You are given three positive integers $n$, $a$ and $b$. You have to construct a string $s$ of length $n$ consisting of lowercase Latin letters such that each substring of length $a$ has exactly $b$ distinct letters. It is guaranteed that the answer exists.

You have to answer $t$ independent test cases.

Recall that the substring $s[l \dots r]$ is the string $s_l, s_{l+1}, \dots, s_{r}$ and its length is $r - l + 1$. In this problem you are only interested in substrings of length $a$.

The first line of the input contains one integer $t$ ($1 \le t \le 2000$) — the number of test cases. Then $t$ test cases follow.
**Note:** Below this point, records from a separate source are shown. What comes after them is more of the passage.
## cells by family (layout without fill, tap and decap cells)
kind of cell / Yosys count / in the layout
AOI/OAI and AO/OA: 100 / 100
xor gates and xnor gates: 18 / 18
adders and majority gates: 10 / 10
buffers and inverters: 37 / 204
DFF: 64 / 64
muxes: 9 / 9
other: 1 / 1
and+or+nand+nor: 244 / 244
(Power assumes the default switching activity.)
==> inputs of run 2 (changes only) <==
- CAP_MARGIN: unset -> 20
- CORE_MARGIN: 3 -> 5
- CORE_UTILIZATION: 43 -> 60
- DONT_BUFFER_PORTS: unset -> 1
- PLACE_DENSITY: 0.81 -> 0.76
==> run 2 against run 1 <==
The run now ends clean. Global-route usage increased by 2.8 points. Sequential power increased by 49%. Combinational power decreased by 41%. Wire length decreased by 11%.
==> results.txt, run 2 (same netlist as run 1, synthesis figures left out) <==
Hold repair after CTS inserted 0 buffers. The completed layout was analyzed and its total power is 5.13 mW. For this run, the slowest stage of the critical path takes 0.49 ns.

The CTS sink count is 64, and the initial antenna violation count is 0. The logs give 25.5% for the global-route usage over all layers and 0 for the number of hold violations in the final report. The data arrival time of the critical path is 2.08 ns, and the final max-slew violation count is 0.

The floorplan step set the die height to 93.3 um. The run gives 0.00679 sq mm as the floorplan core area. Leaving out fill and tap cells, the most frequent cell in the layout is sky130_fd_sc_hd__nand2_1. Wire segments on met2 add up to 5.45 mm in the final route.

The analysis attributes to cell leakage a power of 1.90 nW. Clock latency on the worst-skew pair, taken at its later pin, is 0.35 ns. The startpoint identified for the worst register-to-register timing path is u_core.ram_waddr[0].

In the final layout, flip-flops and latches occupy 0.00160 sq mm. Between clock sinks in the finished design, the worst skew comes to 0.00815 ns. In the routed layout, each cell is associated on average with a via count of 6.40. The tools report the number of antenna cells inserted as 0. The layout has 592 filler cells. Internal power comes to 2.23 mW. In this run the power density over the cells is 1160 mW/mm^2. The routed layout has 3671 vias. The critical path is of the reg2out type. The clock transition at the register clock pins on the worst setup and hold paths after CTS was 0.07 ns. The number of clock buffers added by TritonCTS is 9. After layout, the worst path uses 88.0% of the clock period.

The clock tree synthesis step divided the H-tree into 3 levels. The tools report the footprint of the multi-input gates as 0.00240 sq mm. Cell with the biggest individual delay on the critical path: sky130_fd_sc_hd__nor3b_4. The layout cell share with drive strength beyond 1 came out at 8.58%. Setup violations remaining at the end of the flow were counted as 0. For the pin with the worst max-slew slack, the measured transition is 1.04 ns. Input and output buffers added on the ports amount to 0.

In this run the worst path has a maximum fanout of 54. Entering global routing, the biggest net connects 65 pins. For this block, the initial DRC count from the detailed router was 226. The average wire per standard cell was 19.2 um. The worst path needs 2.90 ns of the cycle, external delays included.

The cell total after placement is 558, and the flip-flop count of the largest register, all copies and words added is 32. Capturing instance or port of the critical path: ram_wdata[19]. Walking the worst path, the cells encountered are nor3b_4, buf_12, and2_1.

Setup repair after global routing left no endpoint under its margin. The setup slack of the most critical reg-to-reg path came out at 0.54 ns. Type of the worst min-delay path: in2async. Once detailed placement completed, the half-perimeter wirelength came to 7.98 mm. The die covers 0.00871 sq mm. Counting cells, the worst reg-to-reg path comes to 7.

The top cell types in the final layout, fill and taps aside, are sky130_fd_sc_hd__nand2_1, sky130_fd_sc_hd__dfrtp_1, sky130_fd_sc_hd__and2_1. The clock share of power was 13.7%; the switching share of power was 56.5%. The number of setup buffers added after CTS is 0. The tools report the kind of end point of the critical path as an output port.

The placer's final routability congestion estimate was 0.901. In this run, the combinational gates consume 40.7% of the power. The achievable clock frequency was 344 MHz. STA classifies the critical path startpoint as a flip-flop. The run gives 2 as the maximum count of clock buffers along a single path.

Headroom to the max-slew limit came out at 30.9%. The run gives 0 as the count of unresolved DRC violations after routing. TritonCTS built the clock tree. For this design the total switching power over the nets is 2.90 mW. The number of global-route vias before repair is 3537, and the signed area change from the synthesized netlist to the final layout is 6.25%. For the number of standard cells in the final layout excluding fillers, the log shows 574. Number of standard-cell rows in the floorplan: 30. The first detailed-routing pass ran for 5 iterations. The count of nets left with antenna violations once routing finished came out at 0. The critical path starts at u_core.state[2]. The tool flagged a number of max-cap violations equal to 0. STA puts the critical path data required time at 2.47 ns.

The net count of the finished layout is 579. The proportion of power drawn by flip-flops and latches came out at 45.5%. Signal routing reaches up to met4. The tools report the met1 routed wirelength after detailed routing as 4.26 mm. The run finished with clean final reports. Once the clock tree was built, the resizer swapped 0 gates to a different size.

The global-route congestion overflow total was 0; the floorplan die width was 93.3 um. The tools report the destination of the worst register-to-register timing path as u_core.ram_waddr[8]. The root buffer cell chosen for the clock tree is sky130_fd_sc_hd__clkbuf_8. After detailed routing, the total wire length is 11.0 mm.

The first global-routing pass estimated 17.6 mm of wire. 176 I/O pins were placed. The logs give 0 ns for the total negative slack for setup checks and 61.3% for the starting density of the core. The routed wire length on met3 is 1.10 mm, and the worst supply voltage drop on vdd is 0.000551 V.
--- src/rtl/census_pkg.sv ---
// Shared definitions for the census bit serializer: FSM state encoding and counter sizing.
package census_pkg;

    typedef enum logic [1:0] {
        IDLE  = 2'd0,
        SHIFT = 2'd1,
        FLUSH = 2'd2,
        DONE  = 2'd3
    } state_t;

    // Bits needed to hold a down-counter that starts at width and stops at zero
    function automatic int unsigned cnt_width(input int unsigned width);
        return $clog2(width + 1);
    endfunction

endpackage

--- src/rtl/census_bit_serializer_if.sv ---
// Pixel stream and shift-register feed bundle of the census bit serializer.
interface census_bit_serializer_if #(
    parameter int unsigned PIX_W = 8
);
    logic             i_START;
    logic [PIX_W-1:0] i_CENTER;
    logic [PIX_W-1:0] i_PIX;
    logic             i_PIX_VALID;
    logic             o_PIX_READY;
    logic             o_SR_SI;
    logic             o_SR_EN;
    logic             o_BUSY;
    logic             o_DONE;

    modport master (
        output i_START, i_CENTER, i_PIX, i_PIX_VALID,
        input  o_PIX_READY, o_SR_SI, o_SR_EN, o_BUSY, o_DONE
    );

    modport slave (
        input  i_START, i_CENTER, i_PIX, i_PIX_VALID,
        output o_PIX_READY, o_SR_SI, o_SR_EN, o_BUSY, o_DONE
    );
endinterface

--- src/rtl/census_compare.sv ---
// Combinational pixel-vs-centre census compare.
// CENSUS_TOL_EN: when defined, a pixel must be more than TOL levels darker than the
// centre to produce a 1 (noise dead-band); otherwise a plain unsigned less-than.
module census_compare
    import census_pkg::*;
#(
    parameter int unsigned PIX_W = 8,
    parameter int unsigned TOL   = 2
) (
    input  logic [PIX_W-1:0] pix,
    input  logic [PIX_W-1:0] center,
    output logic             bit_c
);

    localparam int unsigned SUM_W = PIX_W + 1;

    // TOL is a PIX_W-bit quantity
    if (TOL >= (1 << PIX_W)) begin : g_tol_range
        $error("census_compare: TOL does not fit in PIX_W bits");
    end

`ifdef CENSUS_TOL_EN
    // Sum kept one bit wider so pix + TOL never overflows
    assign bit_c = (SUM_W'(pix) + SUM_W'(TOL)) < SUM_W'(center);
`else
    assign bit_c = pix < center;
`endif

endmodule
The only line of a test case contains three space-separated integers $n$, $a$ and $b$ ($1 \le a \le n \le 2000, 1 \le b \le \min(26, a)$), where $n$ is the length of the required string, $a$ is the length of a substring and $b$ is the required number of distinct letters in each substring of length $a$.

It is guaranteed that the sum of $n$ over all test cases does not exceed $2000$ ($\sum n \le 2000$).

For each test case, print the answer — such a string $s$ of length $n$ consisting of lowercase Latin letters that each substring of length $a$ has exactly $b$ distinct letters. If there are multiple valid answers, print any of them. It is guaranteed that the answer exists.